In 2006, he embarked on his first self-produced national tour to promote his latest album, GayDays Tour 2006. The tour visited 26 cities nationwide and was voted best circuit tour of 2006 (and again in 2007 and 2008) by the members of JustCircuit.com.

That same year he launched a weekly mixshow on G.I.R.L. (GayInternetRadioLive.com) with satellite broadcasts on SIRIUS Radio's OutQ Saturday Night Out. Bettis continues to wow dance floors at live gigs throughout the country and via his Radio Mixshow on EagleRadio.pro.

Bettis made his Chinese debut in 2011, and headlined the official Riptide event in Orlando, Florida, part of Gay Days Weekend in 2011 and 2012.

==Residencies==
- 1999–2001: Limelight – New York City
- 2000–2002: Blu – New York City
- 2001–2002: XL – New York City
- 2001–2003: Paramount – Provincetown, Mass.
- 2002–2003: Serena – New York City
- 2005–2006: Velvet Nation – Washington, D.C.
- 2007: Stereo NY – New York City
- 2003–2015: The Blue Whale – Fire Island Pines, N.Y.
- 2005–2015: Pavilion – Fire Island Pines, N.Y.
- 2005–2014: Voyeur (formerly Pure) Nightclub, Philadelphia
- 2006-2007: The Monster – New York City
- 2003–2012: Splash Bar – New York City
- 2007–2014: Town Discoboutique – Washington, D.C.
- 2012–2015: Paradise Nightclub – Asbury Park, N.J.

==BetBoyz==

In production, Bettis works with music partner David J. Boyd (AKA BetBoyz) on original and remix productions. Specializing in dance music, they also collaborate on musical theater and pop productions. BetBoyz has worked with and created remixes for some of the industry's biggest artists, including Taylor Dayne, Alicia Keys, Levi Kreis, Inaya Day, Jenn Cuneta and Ari Gold.

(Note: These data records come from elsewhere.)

`src/rtl/i2s_pkg.sv`:
```
`default_nettype none

package i2s_pkg;

    // ==================================================
    // Defaults
    // ==================================================
    localparam int I2S_DATA_W     = 32;
    localparam int I2S_FIFO_DEPTH = 8;

    // Register byte offsets
    localparam logic [4:0] REG_CTRL    = 5'h00;
    localparam logic [4:0] REG_INTMASK = 5'h04;
    localparam logic [4:0] REG_INTSTAT = 5'h08;
    localparam logic [4:0] REG_TXDATA  = 5'h0C;
    localparam logic [4:0] REG_STATUS  = 5'h10;

    // ==================================================
    // Types
    // ==================================================

    // en ends up at bit 0
    typedef struct packed {
        logic [7:0] ratio;
        logic [5:0] resolution;
        logic       int_en;
        logic       lswap;
        logic       en;
    } i2s_ctrl_t;

    // Mask, status, clear and condition bits
    typedef struct packed {
        logic empty;
        logic half;
    } i2s_irq_t;

    typedef struct packed {
        logic sck;
        logic ws;
        logic shift;
    } i2s_clk_t;

endpackage

`default_nettype wire

```
`src/rtl/i2s_clkgen.sv`:
```
`timescale 1ns/1ns
`default_nettype none

module i2s_clkgen
    import i2s_pkg::*;
(
    input  wire logic      wb_clk_i,
    input  wire logic      wb_rst_i,
    input  wire i2s_ctrl_t ctrl_i,
    output i2s_clk_t       clk_o
);

    logic [7:0] half_cnt;
    logic [5:0] bit_cnt;
    logic       sck_q;
    logic       ws_q;
    logic       half_done;
    logic       fall;

    assign half_done = (half_cnt == ctrl_i.ratio - 8'd1);
    // High in the cycle whose closing edge drops SCK
    assign fall      = ctrl_i.en & half_done & sck_q;

    always_ff @(posedge wb_clk_i or posedge wb_rst_i) begin
        if (wb_rst_i) begin
            half_cnt <= '0;
            bit_cnt  <= '0;
            sck_q    <= 1'b0;
            ws_q     <= 1'b0;
        end else if (!ctrl_i.en) begin
            half_cnt <= '0;
            bit_cnt  <= '0;
            sck_q    <= 1'b0;
            ws_q     <= 1'b0;
        end else begin
            if (half_done) begin
                half_cnt <= '0;
                sck_q    <= ~sck_q;
            end else begin
                half_cnt <= half_cnt + 8'd1;
            end
            // WS flips on the last falling edge of a slot
            if (fall) begin
                if (bit_cnt == ctrl_i.resolution - 6'd1) begin
                    bit_cnt <= '0;
                    ws_q    <= ~ws_q;
                end else begin
                    bit_cnt <= bit_cnt + 6'd1;
                end
            end
        end
    end

    assign clk_o = '{sck: sck_q, ws: ws_q, shift: fall};

    a_ratio_nonzero: assert property (
        @(posedge wb_clk_i) disable iff (wb_rst_i)
        ctrl_i.en |-> (ctrl_i.ratio != 8'd0)
    );

endmodule

`default_nettype wire

```
`src/rtl/i2s_irq_ctrl.sv`:
```
`timescale 1ns/1ns
`default_nettype none

module i2s_irq_ctrl
    import i2s_pkg::*;
#(
    parameter int FIFO_DEPTH = I2S_FIFO_DEPTH
) (
    input  wire logic                               wb_clk_i,
    input  wire logic                               wb_rst_i,
    input  wire logic                               int_en_i,
    input  wire i2s_irq_t                           mask_i,
    input  wire i2s_irq_t                           clr_i,
    input  wire logic                               empty_i,
    input  wire logic [$clog2(FIFO_DEPTH + 1)-1:0]  level_i,
    output i2s_irq_t                                stat_o,
    output logic                                    irq_o
);

    localparam int LW = $clog2(FIFO_DEPTH + 1);

    i2s_irq_t cond;
    i2s_irq_t cond_d;
    i2s_irq_t rise;

    assign cond.half  = (level_i <= LW'(FIFO_DEPTH / 2));
    assign cond.empty = empty_i;
    assign rise       = i2s_irq_t'(cond & ~cond_d);

    always_ff @(posedge wb_clk_i or posedge wb_rst_i) begin
        if (wb_rst_i) begin
            cond_d <= '0;
            stat_o <= '0;
        end else begin
            cond_d <= cond;
            // Set has priority over a clear in the same cycle
            stat_o <= i2s_irq_t'((stat_o & ~clr_i) | (int_en_i ? rise : 2'b00));
        end
    end

    assign irq_o = |(stat_o & mask_i);

endmodule

`default_nettype wire

```
`src/rtl/i2s_serializer.sv`:
```
`timescale 1ns/1ns
`default_nettype none

module i2s_serializer
    import i2s_pkg::*;
#(
    parameter int DATA_W = I2S_DATA_W
) (
    input  wire logic              wb_clk_i,
    input  wire logic              wb_rst_i,
    input  wire i2s_ctrl_t         ctrl_i,
    input  wire i2s_clk_t          clk_i,
    input  wire logic [DATA_W-1:0] rd_data_i,
    input  wire logic              empty_i,
    output logic                   pop_o,
    output logic                   sd_o
);

    localparam int IDX_W = $clog2(DATA_W);

    logic [DATA_W-1:0] shreg;
    logic [IDX_W-1:0]  bit_cnt;
    logic [IDX_W-1:0]  msb_idx;
    logic              ws_prev;
    logic              primed;
    logic              started;
    logic              sd_q;
    logic              slot_start;
    logic              left_slot;
    logic              take;

    assign msb_idx    = IDX_W'(ctrl_i.resolution - 6'd1);
    // WS edge seen one SCK late gives the one-bit delay
    assign slot_start = clk_i.shift & (~primed | (clk_i.ws != ws_prev));
    assign left_slot  = (clk_i.ws == ctrl_i.lswap);
    // First word after enable waits for a left slot
    assign take       = slot_start & ~empty_i & (started | left_slot);
    assign pop_o      = take;
    assign sd_o       = sd_q;

    always_ff @(posedge wb_clk_i or posedge wb_rst_i) begin
        if (wb_rst_i) begin
            ws_prev <= 1'b0;
            primed  <= 1'b0;
            started <= 1'b0;
            bit_cnt <= '0;
            sd_q    <= 1'b0;
        end else if (!ctrl_i.en) begin
            ws_prev <= 1'b0;
            primed  <= 1'b0;
            started <= 1'b0;
            bit_cnt <= '0;
            sd_q    <= 1'b0;
        end else if (clk_i.shift) begin
            primed  <= 1'b1;
            ws_prev <= clk_i.ws;
            if (slot_start) begin
                started <= started | take;
                bit_cnt <= msb_idx - 1'b1;
                sd_q    <= take ? rd_data_i[msb_idx] : 1'b0;
            end else begin
                bit_cnt <= bit_cnt - 1'b1;
                sd_q    <= shreg[bit_cnt];
            end
        end
    end

    // Zeros stand in for a missing word
    always_ff @(posedge wb_clk_i) begin
        if (slot_start) begin
            shreg <= take ? rd_data_i : '0;
        end
    end

endmodule

`default_nettype wire

```
`src/rtl/i2s_sync_fifo.sv`:
```
`timescale 1ns/1ns
`default_nettype none

module i2s_sync_fifo
    import i2s_pkg::*;
#(
    parameter int DATA_W     = I2S_DATA_W,
    parameter int FIFO_DEPTH = I2S_FIFO_DEPTH
) (
    input  wire logic                               wb_clk_i,
    input  wire logic                               wb_rst_i,
    input  wire logic                               push_i,
    input  wire logic [DATA_W-1:0]                  push_data_i,
    input  wire logic                               pop_i,
    output logic      [DATA_W-1:0]                  rd_data_o,
    output logic                                    full_o,
    output logic                                    empty_o,
    output logic      [$clog2(FIFO_DEPTH + 1)-1:0]  level_o
);

    localparam int AW = (FIFO_DEPTH > 1) ? $clog2(FIFO_DEPTH) : 1;
    localparam int LW = $clog2(FIFO_DEPTH + 1);

    logic [DATA_W-1:0] mem [FIFO_DEPTH];
    logic [AW-1:0]     wr_ptr;
    logic [AW-1:0]     rd_ptr;
    logic [LW-1:0]     level_q;
    logic              do_push;
    logic              do_pop;

    function automatic logic [AW-1:0] next_ptr(input logic [AW-1:0] ptr);
        return (ptr == AW'(FIFO_DEPTH - 1)) ? '0 : ptr + 1'b1;
    endfunction

    assign do_push   = push_i & ~full_o;
    assign do_pop    = pop_i & ~empty_o;
    assign full_o    = (level_q == LW'(FIFO_DEPTH));
    assign empty_o   = (level_q == '0);
    assign level_o   = level_q;
    // Head word shows without a read request
    assign rd_data_o = mem[rd_ptr];

    always_ff @(posedge wb_clk_i or posedge wb_rst_i) begin
        if (wb_rst_i) begin
            wr_ptr  <= '0;
            rd_ptr  <= '0;
            level_q <= '0;
        end else begin
            if (do_push) begin
                wr_ptr <= next_ptr(wr_ptr);
            end
            if (do_pop) begin
                rd_ptr <= next_ptr(rd_ptr);
            end
            if (do_push && !do_pop) begin
                level_q <= level_q + 1'b1;
            end else if (do_pop && !do_push) begin
                level_q <= level_q - 1'b1;
            end
        end
    end

    always_ff @(posedge wb_clk_i) begin
        if (do_push) begin
            mem[wr_ptr] <= push_data_i;
        end
    end

    a_no_push_full: assert property (
        @(posedge wb_clk_i) disable iff (wb_rst_i) push_i |-> !full_o
    );

    a_no_pop_empty: assert property (
        @(posedge wb_clk_i) disable iff (wb_rst_i) pop_i |-> !empty_o
    );

endmodule

`default_nettype wire

```
`src/rtl/i2s_tx_top.sv`:
```
`timescale 1ns/1ns
`default_nettype none

module i2s_tx_top
    import i2s_pkg::*;
#(
    parameter int DATA_W     = I2S_DATA_W,
    parameter int FIFO_DEPTH = I2S_FIFO_DEPTH
) (
    input  wire logic              wb_clk_i,
    input  wire logic              wb_rst_i,
    input  wire logic              wb_cyc_i,
    input  wire logic              wb_stb_i,
    input  wire logic              wb_we_i,
    input  wire logic [4:0]        wb_adr_i,
    input  wire logic [DATA_W-1:0] wb_dat_i,
    output logic      [DATA_W-1:0] wb_dat_o,
    output logic                   wb_ack_o,
    output logic                   i2s_sck_o,
    output logic                   i2s_ws_o,
    output logic                   i2s_sd_o,
    output logic                   irq_o
);

    localparam int LW = $clog2(FIFO_DEPTH + 1);

    i2s_ctrl_t         ctrl;
    i2s_irq_t          irq_mask;
    i2s_irq_t          irq_clr;
    i2s_irq_t          irq_stat;
    i2s_clk_t          i2s_clk;
    logic              push;
    logic [DATA_W-1:0] push_data;
    logic              pop;
    logic [DATA_W-1:0] rd_data;
    logic              fifo_full;
    logic              fifo_empty;
    logic [LW-1:0]     fifo_level;

    i2s_wb_regs #(
        .DATA_W     (DATA_W),
        .FIFO_DEPTH (FIFO_DEPTH)
    ) u_regs (
        .wb_clk_i     (wb_clk_i),
        .wb_rst_i     (wb_rst_i),
        .wb_cyc_i     (wb_cyc_i),
        .wb_stb_i     (wb_stb_i),
        .wb_we_i      (wb_we_i),
        .wb_adr_i     (wb_adr_i),
        .wb_dat_i     (wb_dat_i),
        .wb_dat_o     (wb_dat_o),
        .wb_ack_o     (wb_ack_o),
        .ctrl_o       (ctrl),
        .irq_mask_o   (irq_mask),
        .irq_clr_o    (irq_clr),
        .irq_stat_i   (irq_stat),
        .fifo_full_i  (fifo_full),
        .fifo_level_i (fifo_level),
        .push_o       (push),
        .push_data_o  (push_data)
    );

    i2s_clkgen u_clkgen (
        .wb_clk_i (wb_clk_i),
        .wb_rst_i (wb_rst_i),
        .ctrl_i   (ctrl),
        .clk_o    (i2s_clk)
    );

    i2s_sync_fifo #(
        .DATA_W     (DATA_W),
        .FIFO_DEPTH (FIFO_DEPTH)
    ) u_fifo (
        .wb_clk_i    (wb_clk_i),
        .wb_rst_i    (wb_rst_i),
        .push_i      (push),
        .push_data_i (push_data),
        .pop_i       (pop),
        .rd_data_o   (rd_data),
        .full_o      (fifo_full),
        .empty_o     (fifo_empty),
        .level_o     (fifo_level)
    );

    i2s_serializer #(
        .DATA_W (DATA_W)
    ) u_ser (
        .wb_clk_i  (wb_clk_i),
        .wb_rst_i  (wb_rst_i),
        .ctrl_i    (ctrl),
        .clk_i     (i2s_clk),
        .rd_data_i (rd_data),
        .empty_i   (fifo_empty),
        .pop_o     (pop),
        .sd_o      (i2s_sd_o)
    );

    i2s_irq_ctrl #(
        .FIFO_DEPTH (FIFO_DEPTH)
    ) u_irq (
        .wb_clk_i (wb_clk_i),
        .wb_rst_i (wb_rst_i),
        .int_en_i (ctrl.int_en),
        .mask_i   (irq_mask),
        .clr_i    (irq_clr),
        .empty_i  (fifo_empty),
        .level_i  (fifo_level),
        .stat_o   (irq_stat),
        .irq_o    (irq_o)
    );

    assign i2s_sck_o = i2s_clk.sck;
    assign i2s_ws_o  = i2s_clk.ws;

endmodule

`default_nettype wire

```
`src/rtl/i2s_wb_regs.sv`:
```
`timescale 1ns/1ns
`default_nettype none

module i2s_wb_regs
    import i2s_pkg::*;
#(
    parameter int DATA_W     = I2S_DATA_W,
    parameter int FIFO_DEPTH = I2S_FIFO_DEPTH
) (
    input  wire logic                               wb_clk_i,
    input  wire logic                               wb_rst_i,
    input  wire logic                               wb_cyc_i,
    input  wire logic                               wb_stb_i,
    input  wire logic                               wb_we_i,
    input  wire logic [4:0]                         wb_adr_i,
    input  wire logic [DATA_W-1:0]                  wb_dat_i,
    output logic      [DATA_W-1:0]                  wb_dat_o,
    output logic                                    wb_ack_o,
    output i2s_ctrl_t                               ctrl_o,
    output i2s_irq_t                                irq_mask_o,
    output i2s_irq_t                                irq_clr_o,
    input  wire i2s_irq_t                           irq_stat_i,
    input  wire logic                               fifo_full_i,
    input  wire logic [$clog2(FIFO_DEPTH + 1)-1:0]  fifo_level_i,
    output logic                                    push_o,
    output logic      [DATA_W-1:0]                  push_data_o
);

    localparam int LEVEL_W = $clog2(FIFO_DEPTH + 1);

    i2s_ctrl_t         ctrl_q;
    i2s_irq_t          mask_q;
    logic              req;
    logic              wr_cyc;
    logic              rd_cyc;
    logic              tx_wr;
    logic              tx_stall;
    logic [DATA_W-1:0] rd_word;

    // No new request in the ack cycle
    assign req      = wb_cyc_i & wb_stb_i & ~wb_ack_o;
    assign wr_cyc   = req & wb_we_i;
    assign rd_cyc   = req & ~wb_we_i;
    assign tx_wr    = wr_cyc & (wb_adr_i == REG_TXDATA);
    // Wait states until the FIFO has room
    assign tx_stall = tx_wr & fifo_full_i;

    assign push_o      = tx_wr & ~fifo_full_i;
    assign push_data_o = wb_dat_i;
    assign irq_clr_o   = (wr_cyc && wb_adr_i == REG_INTSTAT) ?
                         i2s_irq_t'(wb_dat_i[1:0]) : i2s_irq_t'(2'b00);

    assign ctrl_o     = ctrl_q;
    assign irq_mask_o = mask_q;

    always_comb begin
        rd_word = '0;
        case (wb_adr_i)
            REG_CTRL: begin
                rd_word[0]     = ctrl_q.en;
                rd_word[1]     = ctrl_q.lswap;
                rd_word[2]     = ctrl_q.int_en;
                rd_word[13:8]  = ctrl_q.resolution;
                rd_word[23:16] = ctrl_q.ratio;
            end
            REG_INTMASK: rd_word[1:0] = mask_q;
            REG_INTSTAT: rd_word[1:0] = irq_stat_i;
            REG_STATUS: begin
                rd_word[0]             = (fifo_level_i == '0);
                rd_word[1]             = fifo_full_i;
                rd_word[8 +: LEVEL_W]  = fifo_level_i;
            end
            default: ;
        endcase
    end

    always_ff @(posedge wb_clk_i or posedge wb_rst_i) begin
        if (wb_rst_i) begin
            wb_ack_o <= 1'b0;
            wb_dat_o <= '0;
            ctrl_q   <= '0;
            mask_q   <= '0;
        end else begin
            wb_ack_o <= req & ~tx_stall;
            if (rd_cyc) begin
                wb_dat_o <= rd_word;
            end
            if (wr_cyc && wb_adr_i == REG_CTRL) begin
                ctrl_q.en         <= wb_dat_i[0];
                ctrl_q.lswap      <= wb_dat_i[1];
                ctrl_q.int_en     <= wb_dat_i[2];
                ctrl_q.resolution <= wb_dat_i[13:8];
                ctrl_q.ratio      <= wb_dat_i[23:16];
            end
            if (wr_cyc && wb_adr_i == REG_INTMASK) begin
                mask_q <= i2s_irq_t'(wb_dat_i[1:0]);
            end
        end
    end

    // The acked request is still held by the master
    a_ack_after_req: assert property (
        @(posedge wb_clk_i) disable iff (wb_rst_i)
        wb_ack_o |-> (wb_cyc_i && wb_stb_i && $past(wb_cyc_i && wb_stb_i))
    );

endmodule

`default_nettype wire

```
`config.mk`:
```
export PLATFORM = sky130hd
export DESIGN_NAME = i2s_tx_top
export DESIGN_NICKNAME = d
export VERILOG_FILES = /design/src/rtl/i2s_pkg.sv /design/src/rtl/i2s_clkgen.sv /design/src/rtl/i2s_irq_ctrl.sv /design/src/rtl/i2s_serializer.sv /design/src/rtl/i2s_sync_fifo.sv /design/src/rtl/i2s_tx_top.sv /design/src/rtl/i2s_wb_regs.sv
export SDC_FILE = /design/constraint.sdc
export NUM_CORES = 1
export LEC_CHECK = 0
export BUFFER_PORTS_ARGS = -buffer_cell sky130_fd_sc_hd__buf_2
export CAP_MARGIN = 5
export CORE_UTILIZATION = 60
export CTS_CLUSTER_SIZE = 24
export DETAILED_ROUTE_END_ITERATION = 8
export GPL_TIMING_DRIVEN = 0
export PLACE_DENSITY = 0.81
export SLEW_MARGIN = 10
export SYNTH_ARGS = -nofsm -noshare
export SYNTH_HDL_FRONTEND = slang
export SYNTH_SLANG_ARGS = --single-unit
export TNS_END_PERCENT = 30
```
`constraint.sdc`:
```
create_clock -name wb_clk_i -period 9.3 [get_ports wb_clk_i]
set_input_delay 0.465 -clock wb_clk_i [delete_from_list [all_inputs] [get_ports wb_clk_i]]
set_output_delay 0.465 -clock wb_clk_i [all_outputs]
set_load 0.01 [all_outputs]
```
==> run summary <==
Avg Vias per Cell - 6.24
CP Capture Type - register
placed cell areas - 16,700 sq um
WHS - 0.199 ns
Worst-path clk slew - 0.06 ns
GR Util All Layers - 0.267
I/O pin total - 79
final WL - 34,100 um
WP buf/inv - 6
Core ar. - 25,300 sq um
RePlAce Congestion - 0.914
Critical Path RT - 9.70 ns
Hold Path Class - input pin to register
worst-margin pin slew - 1.19 ns
final count of pins violating max slew - 0
fmax - 229 MHz
Synth area leaders - edfxtp_1, dfrtp_1, mux4_2, mux2i_1, mux2_2
synth unique cells - 64
kind of critical path - register to register
CP peak stage delay - 0.47 ns
Final Hold Viols - 0
largest area contributor in the netlist - edfxtp_1
CTS tree - built
via count - 8,779
crit-path cells - inv_1, ha_1, buf_2, xnor2_1, nor4b_1, a22oi_1, nor4_4, and4_1, buf_4, nand4_4, buf_6, buf_12, ha_1, inv_1, ha_1, a21o_1, a21oi_1, xnor2_1, nor2_1, xor2_1
Bufs on Longest Clock Path - 3
sequential share of the synthesized area - 0.677
Seq cells post-synth - 364
Post-synth EDFFs - 288
first-pass GRT wire length - 51,500 um
HPWL Detailed - 22,500 um
Layout Skew - 0.0173 ns
H-tree depth - 2
minimum clock period - 4.37 ns
fin area - 17,900 sq um
P_leak - 6.25 nW
Worst EP arrival - 4.77 ns
Post-Syn Area - 15,600 sq um
final core occ - 0.705
TritonRoute pass-1 iters - 5
RSZ-0062 raised after global routing - false
die width - 163 um
number of global-route vias before repair - 8,854
layout cell share with drive strength beyond 1 - 0.271
initial antenna violation count - 0
most frequent cells in the layout - edfxtp_1, mux4_2, buf_2, dfrtp_1, nor2_1
CP top delay family - simple AND/OR/NAND/NOR gates
status - finished, final reports clean
CP dominant cell by count - ha_1
Synth top area share - 0.555
maximum number of pins on one net before global-route repair - 55
Syn Area/Cell - 17.0 sq um
most common cell after layout, fill and taps aside - edfxtp_1
row count - 58
Initial DRC Count - 911
Num CTS Buffers - 38
CTS Sinks - 364
Post-CTS Setup Inserts - 0
Cells after Synth - 916
Post-synth ARST share - 0.209
Congestion Overflow GR - 0
yosys warns - 0
Startpoint Class - register
setup TNS - 0 ns
Max-slew headroom - 0.206
Max-cap violations - 0
Max stage delay cell, worst path - dfrtp_1
fin crit share - 0.470
most common flop cell mapped by yosys - edfxtp_1
Final nets - 1,103
setup ws final - 4.93 ns
Root Driver - clkbuf_16
Die ar. - 26,600 sq um
VDD IR max - 0.168 mV
per-cell routed wire length - 24.2 um
Worst Setup Slack post-DPL - 5.03 ns
area grow syn2layout - 14.6%
height of the die - 163 um
final setup vio count - 0
power per cell area - 190 nW/um^2
DRC viols - 0
Initial Utilization - 0.615
IO buf count - 62
worst skew pair latency - 0.53 ns
worst-path maximum fanout - 10
post-route ant nets - 0
# diodes - 0
[power by group]
part,total [W],switching [W],internal [W]
Sequential,0.00178,0.0000163,0.00177
Clock,0.00145,0.000621,0.000831
Combinational,0.000160,0.0000999,0.0000600
[final timing paths]
kind	start	end	slack (ns)	cells after the start
max	u_regs.ctrl_o[10]$_DFFE_PP0P_	u_fifo.level_o[3]$_DFFE_PP0P_	4.93	20
min	wb_dat_i[29]	u_fifo.mem[6][29]$_DFFE_PP_	0.20	1
max reg2reg	u_regs.ctrl_o[10]$_DFFE_PP0P_	u_fifo.level_o[3]$_DFFE_PP0P_	4.93	20
min reg2reg	u_regs.wb_dat_o[18]$_DFFE_PP0P_	u_regs.wb_dat_o[18]$_DFFE_PP0P_	0.50	1
max in group asynchronous	wb_rst_i	u_ser.started$_DFFE_PP0P_	8.26	4
min in group asynchronous	wb_rst_i	u_regs.wb_dat_o[21]$_DFFE_PP0P_	0.47	3
[registers in the layout (all words and copies together) (netlist names), 2 cells and up]
| name | count |
|---|---|
| u_fifo.rd_ptr | 3 |
| u_regs.irq_mask_o | 2 |
| u_regs.wb_dat_o | 17 |
| u_fifo.wr_ptr | 3 |
| u_irq.cond_d | 2 |
| u_regs.ctrl_o | 17 |
| u_ser.bit_cnt | 5 |
| u_clkgen.bit_cnt | 6 |
| u_clkgen.half_cnt | 8 |
| u_ser.shreg | 32 |
| u_fifo.level_o | 4 |
| u_irq.stat_o | 2 |
| u_fifo.mem | 256 |
[cells by family (layout without fill, tap and decap cells)]
logic type / after synthesis / count (layout) / share of synthesized area
xor+xnor: 35 / 35 / 0.0197
fa+ha+maj: 13 / 13 / 0.0109
mux: 145 / 145 / 0.158
flops: 364 / 364 / 0.677
other cells: 1 / 15 / 0.000241
compound gates: 88 / 88 / 0.0398
simple gates: 198 / 198 / 0.0690
buf+inv: 72 / 219 / 0.0255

BetBoyz has appeared at charitable events such as Broadway Cares/Equity Fights AIDS' Dancers Responding to AIDS, AVP: The Anti-Violence Project and Marriage Equality. In 2009 they co-wrote/produced Free To Love (The Equality Project) with Robbyne Kaamil; created the original mix and secured additional mixes from remixers DJ JST, Amy Alderman/Bryan Reyes, Tony Ruiz, Almond Brown and DJ Nawttyboy; and donated 100% of the proceeds to Broadway Impact, a marriage equality branch of BCEFA. Bettis has also lent his talents and time in support of the Anti-Violence Project of NY and Immigration Equality.

In 2010, BetBoyz wrote and produced the music for the hit Off-Broadway musical My Big Gay Italian Wedding (co-produced by Real Housewives of New Jerseys Dina Manzo, Sonia Blangiardo, AnnDee Productions, Eileen Caruso, Teresa A. Cicala, Donna DiCrescento, Frank Levinson and Dolores Naso) and co-wrote/produced the single "Up To The Sky" for Reichen Lehmkule.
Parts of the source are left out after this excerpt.